The change comes more than a year after protests and pickets were held due to increased safety concerns for officers and inmates because of staffing issues.

American Federation of Government Employees Local 420 president Justin Tarovisky said before the change, all hiring was done through the headquarters in Grand Prairie, Texas. That process allowed top officials to disqualify candidates for minor clerical or formatic errors during the application and interview processes.

“It sounds like it’s common sense, but something that has needed to happen has finally happened, and right now we have to see the results,” Tarovisky said.

Before the change, candidates were not provided with an opportunity to clarify or make corrections when problems were encountered. Tarovisky said it’s very frustrating when people are qualified to perform a very difficult job and are ready to accept the responsibility but are rejected because of a form-related issue.

“That doesn’t mean you’re plagiarizing; that doesn’t mean you’re flagrantly putting in disinformation,” Tarovisky said. “It means you’re you, and you might have made a mistake on your application, but it doesn’t mean it’s not true.”

Keeping the process local will avoid long delays in the evaluation of the applications as well. The staff at the local hospital understands better guard shortages and the urgency to fill the positions.

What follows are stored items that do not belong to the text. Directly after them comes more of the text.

$ cat src/rtl/px_rect_writer_if.sv
// Command and frame-buffer write bus of the rectangle writer. The slave modport is
// the engine side; the master modport is the command source and write-port observer.
interface px_rect_writer_if #(
  parameter int AW = 16,
  parameter int DW = 6
);
  logic          cmd_valid;
  logic          cmd_ready;
  logic [7:0]    cmd_x;
  logic [7:0]    cmd_y;
  logic [7:0]    cmd_w;
  logic [7:0]    cmd_h;
  logic [DW-1:0] cmd_color;
  logic          busy;
  logic          done;
  logic          err;
  logic [AW-1:0] mem_px_addr;
  logic [DW-1:0] mem_px_data;
  logic          px_wr;

  modport slave (
    input  cmd_valid, cmd_x, cmd_y, cmd_w, cmd_h, cmd_color,
    output cmd_ready, busy, done, err, mem_px_addr, mem_px_data, px_wr
  );

  modport master (
    output cmd_valid, cmd_x, cmd_y, cmd_w, cmd_h, cmd_color,
    input  cmd_ready, busy, done, err, mem_px_addr, mem_px_data, px_wr
  );
endinterface

$ cat src/rtl/px_rect_writer.sv
// Frame-buffer write engine: clears the frame after reset, then fills rectangles one pixel per clock.
// Define PX_RECT_CLIP_EN to clip out-of-bounds rectangles instead of rejecting them with err.
module px_rect_writer #(
  parameter int            SCREEN_X = 184,
  parameter int            SCREEN_Y = 184,
  parameter int            AW       = 16,
  parameter int            DW       = 6,
  parameter logic [DW-1:0] BG_COLOR = '0
) (
  input  logic           clk,
  input  logic           rst,
  px_rect_writer_if.slave bus
);

  localparam logic [AW-1:0] LAST_ADDR = AW'(SCREEN_X * SCREEN_Y - 1);

  typedef enum logic [1:0] {
    S_CLEAR,
    S_IDLE,
    S_CHECK,
    S_FILL
  } state_e;

  state_e        state_q, state_d;
  logic          px_wr_q, px_wr_d;
  logic [AW-1:0] addr_q, addr_d;
  logic [DW-1:0] data_q, data_d;
  logic          ready_q, ready_d;
  logic          busy_q, busy_d;
  logic          done_q, done_d;
  logic          err_q, err_d;
  logic [7:0]    col_q, col_d;
  logic [7:0]    row_q, row_d;

  logic [7:0]    x_q, y_q, w_q, h_q;
  logic [7:0]    w_d, h_d;
  logic [DW-1:0] color_q;

  // Command-path decode
  logic          accept;
  logic          clear_last;
  logic          last_col, last_row;
  logic [8:0]    x_end, y_end;
  logic          x_oob, y_oob, zero_sz;
  logic          chk_empty, chk_reject;
  logic [7:0]    eff_w, eff_h;
  logic [AW-1:0] start_addr;
  logic [AW-1:0] row_step_addr;

  assign accept     = (state_q == S_IDLE) && ready_q && bus.cmd_valid;
  assign clear_last = px_wr_q && (addr_q == LAST_ADDR);
  assign last_col   = (col_q == w_q - 8'd1);
  assign last_row   = (row_q == h_q - 8'd1);

  assign x_end   = {1'b0, x_q} + {1'b0, w_q};
  assign y_end   = {1'b0, y_q} + {1'b0, h_q};
  assign x_oob   = x_end > 9'(SCREEN_X);
  assign y_oob   = y_end > 9'(SCREEN_Y);
  assign zero_sz = (w_q == 8'd0) || (h_q == 8'd0);

`ifdef PX_RECT_CLIP_EN
  logic off_screen;
  assign off_screen = ({1'b0, x_q} >= 9'(SCREEN_X)) || ({1'b0, y_q} >= 9'(SCREEN_Y));
  // Clipped sizes are only consumed when the origin is on screen, so the subtraction stays positive.
  assign eff_w      = x_oob ? 8'(SCREEN_X - int'(x_q)) : w_q;
  assign eff_h      = y_oob ? 8'(SCREEN_Y - int'(y_q)) : h_q;
  assign chk_empty  = zero_sz || off_screen;
  assign chk_reject = 1'b0;
`else
  assign eff_w      = w_q;
  assign eff_h      = h_q;
  assign chk_empty  = zero_sz;
  assign chk_reject = x_oob || y_oob;
`endif

  // Constant multiply by the frame width, evaluated once per rectangle.
  assign start_addr    = AW'(y_q) * AW'(SCREEN_X) + AW'(x_q);
  assign row_step_addr = addr_q + AW'(SCREEN_X) - AW'(w_q) + AW'(1);

  // State and output registers.
  // NOTE: sequential state uses non-blocking assignments so every register samples pre-edge values.
  always_ff @(posedge clk) begin
    if (rst) begin
      state_q <= S_CLEAR;
      px_wr_q <= 1'b0;
      addr_q  <= '0;
      data_q  <= '0;
      ready_q <= 1'b0;
      busy_q  <= 1'b1;
      done_q  <= 1'b0;
      err_q   <= 1'b0;
      col_q   <= '0;
      row_q   <= '0;
      w_q     <= '0;
      h_q     <= '0;
    end else begin
      state_q <= state_d;
      px_wr_q <= px_wr_d;
      addr_q  <= addr_d;
      data_q  <= data_d;
      ready_q <= ready_d;
      busy_q  <= busy_d;
      done_q  <= done_d;
      err_q   <= err_d;
      col_q   <= col_d;
      row_q   <= row_d;
      w_q     <= w_d;
      h_q     <= h_d;
    end
  end

  // NOTE: origin and colour are only read after an accept loads them, so they carry no reset.
  always_ff @(posedge clk) begin
    if (accept) begin
      x_q     <= bus.cmd_x;
      y_q     <= bus.cmd_y;
      color_q <= bus.cmd_color;
    end
  end

  // Next-state and loop counters
  always_comb begin
    // NOTE: every variable gets a default first, so no path leaves one unassigned and no latch is inferred.
    state_d = state_q;
    col_d   = col_q;
    row_d   = row_q;
    w_d     = w_q;
    h_d     = h_q;
    unique case (state_q)
      S_CLEAR: if (clear_last) state_d = S_IDLE;
      S_IDLE: begin
        if (accept) begin
          state_d = S_CHECK;
          w_d     = bus.cmd_w;
          h_d     = bus.cmd_h;
        end
      end
      S_CHECK: begin
        if (chk_empty || chk_reject) begin
          state_d = S_IDLE;
        end else begin
          state_d = S_FILL;
          w_d     = eff_w;
          h_d     = eff_h;
          col_d   = '0;
          row_d   = '0;
        end
      end
      S_FILL: begin
        if (last_col) begin
          col_d = '0;
          row_d = row_q + 8'd1;
          if (last_row) state_d = S_IDLE;
        end else begin
          col_d = col_q + 8'd1;
        end
      end
      default: state_d = S_CLEAR;
    endcase
  end

  // Registered outputs, decided one cycle ahead from the state being entered
  always_comb begin
    px_wr_d = 1'b0;
    addr_d  = addr_q;
    data_d  = data_q;
    done_d  = 1'b0;
    err_d   = 1'b0;
    ready_d = (state_d == S_IDLE);
    busy_d  = (state_d != S_IDLE);
    unique case (state_q)
      S_CLEAR: begin
        if (!clear_last) begin
          px_wr_d = 1'b1;
          addr_d  = px_wr_q ? addr_q + AW'(1) : '0;
          data_d  = BG_COLOR;
        end
      end
      S_CHECK: begin
        if (chk_empty) begin
          done_d = 1'b1;
        end else if (chk_reject) begin
          err_d = 1'b1;
        end else begin
          px_wr_d = 1'b1;
          addr_d  = start_addr;
          data_d  = color_q;
        end
      end
      S_FILL: begin
        if (last_col && last_row) begin
          done_d = 1'b1;
        end else begin
          px_wr_d = 1'b1;
          addr_d  = last_col ? row_step_addr : addr_q + AW'(1);
          data_d  = color_q;
        end
      end
      default: ;
    endcase
  end

  assign bus.cmd_ready   = ready_q;
  assign bus.busy        = busy_q;
  assign bus.done        = done_q;
  assign bus.err         = err_q;
  assign bus.px_wr       = px_wr_q;
  assign bus.mem_px_addr = addr_q;
  assign bus.mem_px_data = data_q;

endmodule

$ cat src/flat_wrapper.sv
// flat-port wrapper written by rule: the top's interface ports become plain ports
module px_rect_writer_flat 
#(
  parameter int            SCREEN_X = 184,
  parameter int            SCREEN_Y = 184,
  parameter int            AW       = 16,
  parameter int            DW       = 6,
  parameter logic [DW-1:0] BG_COLOR = '0
)
  (clk, rst, bus_cmd_valid, bus_cmd_x, bus_cmd_y, bus_cmd_w, bus_cmd_h, bus_cmd_color, bus_cmd_ready, bus_busy, bus_done, bus_err, bus_mem_px_addr, bus_mem_px_data, bus_px_wr);
  px_rect_writer_if #(.AW(AW), .DW(DW)) bus_i ();
  input  logic clk;
  input  logic rst;
  input wire logic [$bits(bus_i.cmd_valid)-1:0] bus_cmd_valid;
  input wire logic [$bits(bus_i.cmd_x)-1:0] bus_cmd_x;
  input wire logic [$bits(bus_i.cmd_y)-1:0] bus_cmd_y;
  input wire logic [$bits(bus_i.cmd_w)-1:0] bus_cmd_w;
  input wire logic [$bits(bus_i.cmd_h)-1:0] bus_cmd_h;
  input wire logic [$bits(bus_i.cmd_color)-1:0] bus_cmd_color;
  output wire logic [$bits(bus_i.cmd_ready)-1:0] bus_cmd_ready;
  output wire logic [$bits(bus_i.busy)-1:0] bus_busy;
  output wire logic [$bits(bus_i.done)-1:0] bus_done;
  output wire logic [$bits(bus_i.err)-1:0] bus_err;
  output wire logic [$bits(bus_i.mem_px_addr)-1:0] bus_mem_px_addr;
  output wire logic [$bits(bus_i.mem_px_data)-1:0] bus_mem_px_data;
  output wire logic [$bits(bus_i.px_wr)-1:0] bus_px_wr;
  assign bus_i.cmd_valid = bus_cmd_valid;
  assign bus_i.cmd_x = bus_cmd_x;
  assign bus_i.cmd_y = bus_cmd_y;
  assign bus_i.cmd_w = bus_cmd_w;
  assign bus_i.cmd_h = bus_cmd_h;
  assign bus_i.cmd_color = bus_cmd_color;
  assign bus_cmd_ready = bus_i.cmd_ready;
  assign bus_busy = bus_i.busy;
  assign bus_done = bus_i.done;
  assign bus_err = bus_i.err;
  assign bus_mem_px_addr = bus_i.mem_px_addr;
  assign bus_mem_px_data = bus_i.mem_px_data;
  assign bus_px_wr = bus_i.px_wr;
  px_rect_writer #(.SCREEN_X(SCREEN_X), .SCREEN_Y(SCREEN_Y), .AW(AW), .DW(DW), .BG_COLOR(BG_COLOR)) u_core (.clk(clk), .rst(rst), .bus(bus_i));
endmodule
$ cat config.mk
export PLATFORM = sky130hd
export DESIGN_NAME = px_rect_writer_flat
export DESIGN_NICKNAME = d
export VERILOG_FILES = /design/src/rtl/px_rect_writer_if.sv /design/src/rtl/px_rect_writer.sv /design/src/flat_wrapper.sv
export SDC_FILE = /design/constraint.sdc
export NUM_CORES = 1
export LEC_CHECK = 0
export CORE_MARGIN = 5
export CORE_UTILIZATION = 25
export CTS_BUF_LIST = sky130_fd_sc_hd__clkbuf_8 sky130_fd_sc_hd__clkbuf_16
export CTS_CLUSTER_DIAMETER = 60
export CTS_CLUSTER_SIZE = 40
export DETAILED_ROUTE_END_ITERATION = 16
export PLACE_DENSITY = 0.52
export SETUP_SLACK_MARGIN = 0.15
export SLEW_MARGIN = 15
export SYNTH_ARGS = -nofsm -noshare
export SYNTH_HDL_FRONTEND = slang
export SYNTH_SLANG_ARGS = --single-unit
$ cat constraint.sdc
create_clock -name clk -period 4.2 [get_ports clk]
set_clock_uncertainty 0.15 [all_clocks]
set_input_delay 0.42 -clock clk [delete_from_list [all_inputs] [get_ports clk]]
set_output_delay 0.42 -clock clk [all_outputs]
set_load 0.05 [all_outputs]
==> flow_metrics.env, run 1 <==
export IMPL_rsz0062_at_grt="yes"
export IMPL_grt_max_degree=45
export IMPL_hpwlAfterDp_mm=16.7
export IMPL_fin_cells=1333
export IMPL_worst_path_buf_inv=3
export IMPL_hold_path_class="in -> reg"
export IMPL_power_leakage_nw=3.46
export IMPL_clock_latency_ns=0.36
export IMPL_worstMarginPinSlew_ns=0.827
export IMPL_fin_tns_setup_ns=0
export IMPL_fmax_mhz=246
export IMPL_io_buffers=67
export IMPL_gr_usage_all_layers=0.132
export IMPL_die_y_um=180
export IMPL_synth_cells=852
export IMPL_rows=62
export IMPL_dp_cells=1305
export IMPL_synth_top_area_cell="dfxtp_1"
export IMPL_syn_to_final_growth_pct=26.1
export IMPL_drv_cap=0
export IMPL_syn_area_um2=7240
export IMPL_critPathMaxStageDelay_ns=0.47
export IMPL_numCtsBuffers=9
export IMPL_root_buffer="clkbuf_16"
export IMPL_ant_nets=0
export IMPL_start_util=0.253
export IMPL_wl_mm=22.1
export IMPL_final_hold_viol_count=0
export IMPL_slew_viol_final=0
export IMPL_synth_seq_cells=83
export IMPL_grt_pass1_wl_mm=35.1
export IMPL_path_cells="buf_4, ha_1, ha_1, ha_2, inv_1, fa_1, inv_1, ha_4, o21ai_1, o21bai_1, a21oi_1, or3b_4, a2111oi_4, xnor2_1, a2111oi_2, a221oi_2"
export IMPL_antenna_found_initial=0
export IMPL_synth_area_top_cells="dfxtp_1 17%, ha_1 14%, edfxtp_1 9.1%"
export IMPL_cts_sinks=83
export IMPL_vias=6692
export IMPL_syn_num_nets=990
export IMPL_synth_flop_cell="dfxtp_1"
export IMPL_core_um2=28600
export IMPL_fin_nets=1082
export IMPL_crit_required_ns=4.26
export IMPL_gp_congestion=0.839
export IMPL_yosysSeqAreaShare=0.260
export IMPL_synth_edf_count=22
export IMPL_firstDrtPassIters=5
export IMPL_avgRoutedWirePerCell_um=16.6
export IMPL_clk_pin_slew_ns=0.07
export IMPL_place_ws_ns=0.00259
export IMPL_syn_area_per_cell_um2=8.50
export IMPL_cp_start_kind="register"
export IMPL_num_io_pins=68
export IMPL_die_x_um=180
export IMPL_drc=0
export IMPL_crit_path_end_kind="register"
export IMPL_cts_max_level=3
export IMPL_diodes=0
export IMPL_drive_gt1_frac=0.130
export IMPL_synthArstFlopShare=0
export IMPL_cellPowerDensity_nw_per_um2=200
export IMPL_status="finished clean"
export IMPL_ys_warn_count=0
export IMPL_critPathKind="reg -> reg"
export IMPL_cts_tree="done"
export IMPL_grt_overflow=0
export IMPL_hold_ws_ns=0.187
export IMPL_netlist_area_leader_share=0.169
export IMPL_synth_distinct_cells=86
export IMPL_slew_headroom=0.448
export IMPL_irDropWorstVdd_mv=0.158
export IMPL_critical_path_top_delay_family="adder cells"
export IMPL_drt_vias_per_instance=5.02
export IMPL_finalWorstSetupSlack_ns=0.127
export IMPL_cp_arrival_ns=4.14
export IMPL_grt_pass1_vias=6525
export IMPL_clk_path_buf_depth=2
export IMPL_setup_viol=0
export IMPL_crit_fanout=4
export IMPL_timing_final_crit_share=0.970
export IMPL_dieArea_um2=32500
export IMPL_drt_initial_drc_count=382
export IMPL_fill_cells=3036
export IMPL_period_minus_slack_ns=4.07
export IMPL_crit_slowest_cell="fa_1"
-- flip-flops by register name, indices dropped and copies added (netlist names) --
name / count
u_core.color_q: 6
u_core.bus.px_wr: 1
u_core.x_q: 8
u_core.bus.mem_px_addr: 16
u_core.state_q: 2
u_core.bus.busy: 1
u_core.y_q: 8
u_core.eff_w: 8
u_core.col_q: 8
u_core.eff_h: 8
u_core.bus.cmd_ready: 1
u_core.bus.err: 1
u_core.bus.done: 1
u_core.row_q: 8
u_core.bus.mem_px_data: 6
-- placed cells by master (no fill, tap or decap), types with 10 or more instances in the layout --
master           Yosys  layout
nand2_1             70      70
a31oi_1             10      10
o211ai_1            12      12
buf_4                2      42
edfxtp_1            22      22
nand3_1             28      28
ha_1                83      74
or2_2               12      12
clkdlybuf4s50_1      0      66
inv_1               71      70
xor2_1              17      17
o21ai_0             30      27
a211oi_1            22      20
nor2_1              47      46
fa_1                14      13
nand2b_1            12      11
xnor2_1             35      34
a21oi_1             64      63
nor3_1              25      22
nand4_1             14      14
dfxtp_1             61      61
-- layout make-up --
| cell class | count | area [µm²] | area share |
|---|---|---|---|
| clock inverter | 7 | 105 | 0.0115 |
| timing repair buffer | 110 | 992 | 0.109 |
| sequential | 83 | 1880 | 0.206 |
| inverter | 71 | 267 | 0.0292 |
| multi-input combinational | 669 | 5180 | 0.567 |
| tap | 384 | 480 | 0.0526 |
| clock buffer | 9 | 225 | 0.0247 |
-- what timing repair did --
action | in CTS | in global routing
endpoints found under the hold margin | 0 | 0
gates cloned | 0 | 0
endpoints found under the setup margin | 3 | 5
resized for setup | 14 | 13
hold buffers | 0 | 0
pin swaps | 22 | 10
buffers inserted | 10 | 2
-- per-layer routing --
layer,GRT usage,up-vias,routed length (µm)
li1,-,3327,-
met1,0.186,3178,10800
met2,0.210,163,9970
met3,0.0266,24,1000
met4,0.0281,0,310
met5,0,-,0
-- Yosys cell counts (all sizes together) (6+ instances only) --
library cell,number
nand4,14
nand3b,9
nor3b,9
a211oi,24
nand2,72
a21oi,65
o211ai,14
dfxtp,61
o21ai,38
and3,7
mux2i,8
xnor2,35
fa,14
a2111oi,6
a21o,6
clkbuf,18
or3,6
o31ai,8
nand2b,12
nand3,28
a31oi,10
ha,83
inv,71
nor2,48
buf,11
a311oi,8
edfxtp,22
or2,12
xor2,17
nor3,25
nor2b,8
-- per-stage QoR --
step	area [µm²]	total power, mW	util
final	9130	1.83	0.319
after global routing	9130	1.88	0.319
after CTS	9040	1.85	0.316
after detailed placement	8560	0.918	0.299
after global placement	8560	0.918	0.299
after floorplan	7320	0.869	-
-- cell families (layout without fill, tap and decap cells) --
family	Yosys count	count (layout)	share of synthesized area
flip-flops	83	83	0.260
adder cells (fa/ha/maj)	97	97	0.182
AO/OA/AOI/OAI	237	237	0.230
AND/OR/NAND/NOR	275	275	0.197
XOR/XNOR	52	52	0.0629
multiplexers	8	8	0.0111
buffers and inverters	100	197	0.0563
-- report_power, final --
part           internal, mW  switching (mW)  total [mW]
clock network         0.534           0.394       0.927
registers             0.820         0.00323       0.824
logic                0.0412          0.0338      0.0749
-- worst paths after layout --
check | from | to | slack (ns) | cells after the start
worst max-delay path | u_core.y_q[1]$_DFFE_PP_ | u_core.bus.mem_px_addr[14]$_SDFFE_PP0P_ | 0.13 | 16
worst min-delay path | rst | u_core.bus.mem_px_data[0]$_SDFFE_PP0P_ | 0.19 | 2
worst max register to register | u_core.y_q[1]$_DFFE_PP_ | u_core.bus.mem_px_addr[14]$_SDFFE_PP0P_ | 0.13 | 16
worst min register to register | u_core.bus.mem_px_data[3]$_SDFFE_PP0P_ | u_core.bus.mem_px_data[3]$_SDFFE_PP0P_ | 0.34 | 2
Power figures use the tool's default switching activity.
==> inputs of run 2 (changes only) <==
--- a/config.mk
+++ b/config.mk
@@ -7,11 +7,10 @@
 export LEC_CHECK = 0
 export CORE_MARGIN = 5
 export CORE_UTILIZATION = 25
-export CTS_BUF_LIST = sky130_fd_sc_hd__clkbuf_8 sky130_fd_sc_hd__clkbuf_16
 export CTS_CLUSTER_DIAMETER = 60
 export CTS_CLUSTER_SIZE = 40
 export DETAILED_ROUTE_END_ITERATION = 16
-export PLACE_DENSITY = 0.52
+export PLACE_DENSITY = 0.45
 export SETUP_SLACK_MARGIN = 0.15
 export SLEW_MARGIN = 15
 export SYNTH_ARGS = -nofsm -noshare
==> run 2 against run 1 <==
Sequential share of layout area fell by 0.068 points. Total power decreased by 9.8%. Non-clock buffer count up 3. First-iteration DRC count shrank 2.1%. Hold slack improved by 0.11 ns. Highest routed layer unchanged. Maximum frequency increased by 0.83%.
==> flow_metrics.env, run 2 (synthesis gave the netlist of run 1 again) <==
export IMPL_status="finished clean"
export IMPL_final_area_um2=9160
export IMPL_gp_congestion=0.840
export IMPL_p_switching_mw=0.384
export IMPL_antenna_found_initial=0
export IMPL_critPathMaxStageDelay_ns=0.52
export IMPL_finalWorstSetupSlack_ns=0.161
export IMPL_fin_nets=1085
export IMPL_rsz0062_at_grt="yes"
export IMPL_fill_cells=3007
export IMPL_drive_gt1_frac=0.138
export IMPL_avgRoutedWirePerCell_um=16.6
export IMPL_cp_start_kind="register"
export IMPL_setup_viol=0
export IMPL_cts_sinks=83
export IMPL_grt_max_degree=51
export IMPL_final_hold_viol_count=0
export IMPL_crit_fanout=4
export IMPL_drt_initial_drc_count=374
export IMPL_hold_path_class="in -> reg"
export IMPL_slew_viol_final=0
export IMPL_switching_share=0.233
export IMPL_vias=6506
export IMPL_clockPowerShare=0.453
export IMPL_fin_tns_setup_ns=0
export IMPL_seqPwrFrac=0.500
export IMPL_critPathKind="reg -> reg"
export IMPL_grt_overflow=0
export IMPL_power_leakage_nw=3.47
export IMPL_cellPowerDensity_nw_per_um2=180
export IMPL_place_ws_ns=-0.000970
export IMPL_crit_required_ns=4.26
export IMPL_mostFrequentLayoutCell="ha_1"
export IMPL_diodes=0
export IMPL_path_cells="ha_1, fa_1, fa_1, ha_4, or2_4, o22a_1, xnor2_2, or3b_4, a2111oi_4, xnor2_1, a2111oi_2, a221oi_2"
export IMPL_drv_cap=0
export IMPL_firstDrtPassIters=4
export IMPL_largest_reg_flops=16
export IMPL_ant_nets=0
export IMPL_fmax_mhz=248
export IMPL_die_x_um=180
export IMPL_syn_to_final_growth_pct=26.5
export IMPL_place_area_um2=8590
export IMPL_start_util=0.253
export IMPL_period_minus_slack_ns=4.04
export IMPL_crit_slowest_cell="fa_1"
export IMPL_hpwlAfterDp_mm=17.0
export IMPL_dieArea_um2=32500
export IMPL_crit_path_end_kind="register"
export IMPL_core_um2=28600
export IMPL_num_io_pins=68
export IMPL_grt_pass1_vias=6258
export IMPL_internal_power_mw=1.26
export IMPL_io_buffers=67
export IMPL_drt_vias_per_instance=4.87
export IMPL_cts_hold_buffers_added=0
export IMPL_irDropWorstVdd_mv=0.164
export IMPL_final_cell_mix="77 x ha_1, 70 x nand2_1, 69 x inv_1"
export IMPL_wl_mm=22.1
export IMPL_timing_final_crit_share=0.962
export IMPL_crit_top_cell="fa_1"
export IMPL_clock_latency_ns=0.35
export IMPL_clk_path_buf_depth=2
export IMPL_clk_pin_slew_ns=0.07
export IMPL_numCtsBuffers=9
export IMPL_rows=62
export IMPL_grt_pass1_wl_mm=35.0
export IMPL_worstMarginPinSlew_ns=0.839
export IMPL_combPwrFrac=0.047
export IMPL_utilization=0.320
export IMPL_drc=0
export IMPL_gr_usage_all_layers=0.134
export IMPL_finalPower_mw=1.65
export IMPL_root_buffer="clkbuf_16"
export IMPL_cts_tree="done"
export IMPL_cts_max_level=3
export IMPL_slew_headroom=0.440
export IMPL_die_y_um=180
export IMPL_cp_arrival_ns=4.10
run 2: critical path, delay by kind of cell, from the launching register on:
| kind | cells | cell delay, ns |
|---|---|---|
| AO/OA/AOI/OAI | 4 | 0.84 |
| XOR/XNOR | 2 | 0.29 |
| adder cells (fa/ha/maj) | 4 | 1.50 |
| flip-flops | 1 | 0.45 |
| AND/OR/NAND/NOR | 2 | 0.65 |
run 2: power groups by stage:
stage / registers, mW / logic, mW / clock network [mW]
after CTS: 0.824 / 0.0786 / 0.770
after global placement: 0.842 / 0.0784 / 0
after floorplan: 0.846 / 0.0227 / 0
after global routing: 0.823 / 0.0828 / 0.798
final: 0.824 / 0.0774 / 0.746
after detailed placement: 0.842 / 0.0780 / 0
run 2: stage by stage:
stage | std cells | hold WS (ns)
floorplan | 852 | 0.298
global placement | 1309 | 0.321
detailed placement | 1309 | 0.320
CTS | 1333 | 0.289
global route | 1336 | 0.321
finish | 1336 | 0.293
run 2: what timing repair did:
| item | in CTS | in global routing |
|---|---|---|
| gates cloned | 0 | 0 |
| gates resized for setup | 12 | 29 |
| buffers inserted | 8 | 3 |
| setup endpoints to repair | 3 | 6 |
| pin swaps | 21 | 12 |
run 2: layout make-up:
| cell class | count | area (µm²) | area share |
|---|---|---|---|
| Inverter | 71 | 267 | 0.0291 |
| Clock inverter | 5 | 31.3 | 0.00342 |
| Sequential cell | 83 | 1880 | 0.205 |
| Clock buffer | 11 | 233 | 0.0254 |
| Tap cell | 384 | 480 | 0.0525 |
| Timing Repair Buffer | 113 | 1020 | 0.111 |
| Multi-Input combinational cell | 669 | 5250 | 0.573 |
run 2: metal layers:
layer	wire length [µm]	GRT usage
met5	0	0
met4	277	0.0318
met2	10100	0.212
met1	10800	0.186
met3	906	0.0293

“Instead of it being kicked back and having to go through the whole application process again, it’s like, hey, change this up so we can get this ball rolling,” Tarovisky said. “So, our feet aren’t stuck in the quicksand for four or five months, so we can get this fixed.”

More than a year ago, Tarovisky, local union members, and union representatives from across the country held a picket at Pierpont Plaza, calling for change. The calls for change didn’t stop, and Tarovisky said members of management wanted the same change but weren’t able to express that viewpoint.

“Unfortunately, this is the kind of battle I and many others, not only bargaining unit employees but managers within the BOP, aren’t happy with it; they aren’t coming out with a sign standing next to me, but I know how they feel, and we got it changed.”

The shift is already starting to be felt, as signaled by a hiring event at the facility and new leadership. Under new leadership, at least seven candidates are moving through the hiring process.

“That’s what Brian Antonelli did back in 2019; the New York Times called him the fixer,” Tarovicky said. “He put the right pieces in place, and he had the tools to do it.”